Nitrogen-oxygen plasma induces selective cancer cell death via apoptosis with lipid-peroxidation-associated mechanisms across multiple cancer cell models
摘要
Plasma-based approaches are attracting interest as potential anticancer strategies due to their ability to generate reactive species that damage tumor cells. However, clinical translation remains limited by challenges in biocompatibility, reproducibility, and chemical tunability. In this study, we utilized a nitrogen-oxygen gas mixture to generate a controllable spectrum of reactive species and evaluated its effects in endometrial (HEC1A), cervical (HeLa), melanoma (B16F10), and lung (H1299) cancer models.
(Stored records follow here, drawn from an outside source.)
`config.mk`:
```
export PLATFORM = sky130hd
export DESIGN_NAME = record_fifo
export DESIGN_NICKNAME = d
export VERILOG_FILES = /design/src/rtl/record_fifo_pkg.sv /design/src/rtl/record_fifo_mem.sv /design/src/rtl/record_fifo.sv
export SDC_FILE = /design/constraint.sdc
export NUM_CORES = 1
export LEC_CHECK = 0
export CAP_MARGIN = 0
export CORE_ASPECT_RATIO = 0.6
export CORE_MARGIN = 2
export CORE_UTILIZATION = 45
export CTS_CLUSTER_SIZE = 14
export DETAILED_ROUTE_END_ITERATION = 8
export SYNTH_ARGS = -nofsm -noshare
export SYNTH_HDL_FRONTEND = slang
export SYNTH_SLANG_ARGS = --single-unit
```
`constraint.sdc`:
```
create_clock -name clk -period 4.1 [get_ports clk]
set_clock_uncertainty 0.05 [all_clocks]
set_input_delay 0.82 -clock clk [delete_from_list [all_inputs] [get_ports clk]]
set_output_delay 0.82 -clock clk [all_outputs]
set_load 0.01 [all_outputs]
```
<file path="config.mk">
export PLATFORM = sky130hd
export DESIGN_NAME = rxe_crc_check
export DESIGN_NICKNAME = d
export VERILOG_FILES = /design/src/rtl/rxe_pkg.sv /design/src/rtl/rxe_crc32_byte.sv /design/src/rtl/rxe_crc_check.sv
export SDC_FILE = /design/constraint.sdc
export NUM_CORES = 1
export LEC_CHECK = 0
export ABC_AREA = 1
export CAP_MARGIN = 0
export CORE_MARGIN = 3
export CORE_UTILIZATION = 61
export DETAILED_ROUTE_END_ITERATION = 12
export GPL_TIMING_DRIVEN = 0
export HOLD_SLACK_MARGIN = 0.08
export PLACE_DENSITY_LB_ADDON = 0.05
export SLEW_MARGIN = 10
export SYNTH_ARGS = -nofsm -noshare
export SYNTH_HDL_FRONTEND = slang
export SYNTH_SLANG_ARGS = --single-unit
</file>
<file path="constraint.sdc">
create_clock -name i_clk -period 2.5 [get_ports i_clk]
set_clock_uncertainty 0.2 [all_clocks]
set_input_delay 0.375 -clock i_clk [delete_from_list [all_inputs] [get_ports i_clk]]
set_output_delay 0.375 -clock i_clk [all_outputs]
set_load 0.05 [all_outputs]
</file>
Nitrogen-oxygen plasma treatment preferentially reduced cancer cell viability compared to normal fibroblasts in vitro. Mechanistically, plasma exposure increased intracellular oxidative stress, and co-treatment with GSH attenuated cytotoxicity, indicating a central role for reactive species. Apoptosis was supported by Annexin V/PI staining, caspase-3 and PARP cleavage, mitochondrial depolarization, and increased γH2AX, phospho-p53, BiP, and CHOP. Transcriptomic profiling revealed activation of apoptotic pathways alongside modulation of ferroptosis-associated genes. Ferrostatin-1 partially rescued cell viability, linking cytotoxicity to lipid peroxidation, whereas iron chelation did not reduce lipid peroxidation. These findings indicate a contribution of lipid peroxidation without canonical iron-dependent ferroptosis. In vivo, treatment significantly suppressed tumor growth in a B16F10 melanoma allograft model following intratumoral administration. Together, these results demonstrate that nitrogen-oxygen plasma induces apoptosis with additional oxidative lipid damage, supporting its therapeutic potential.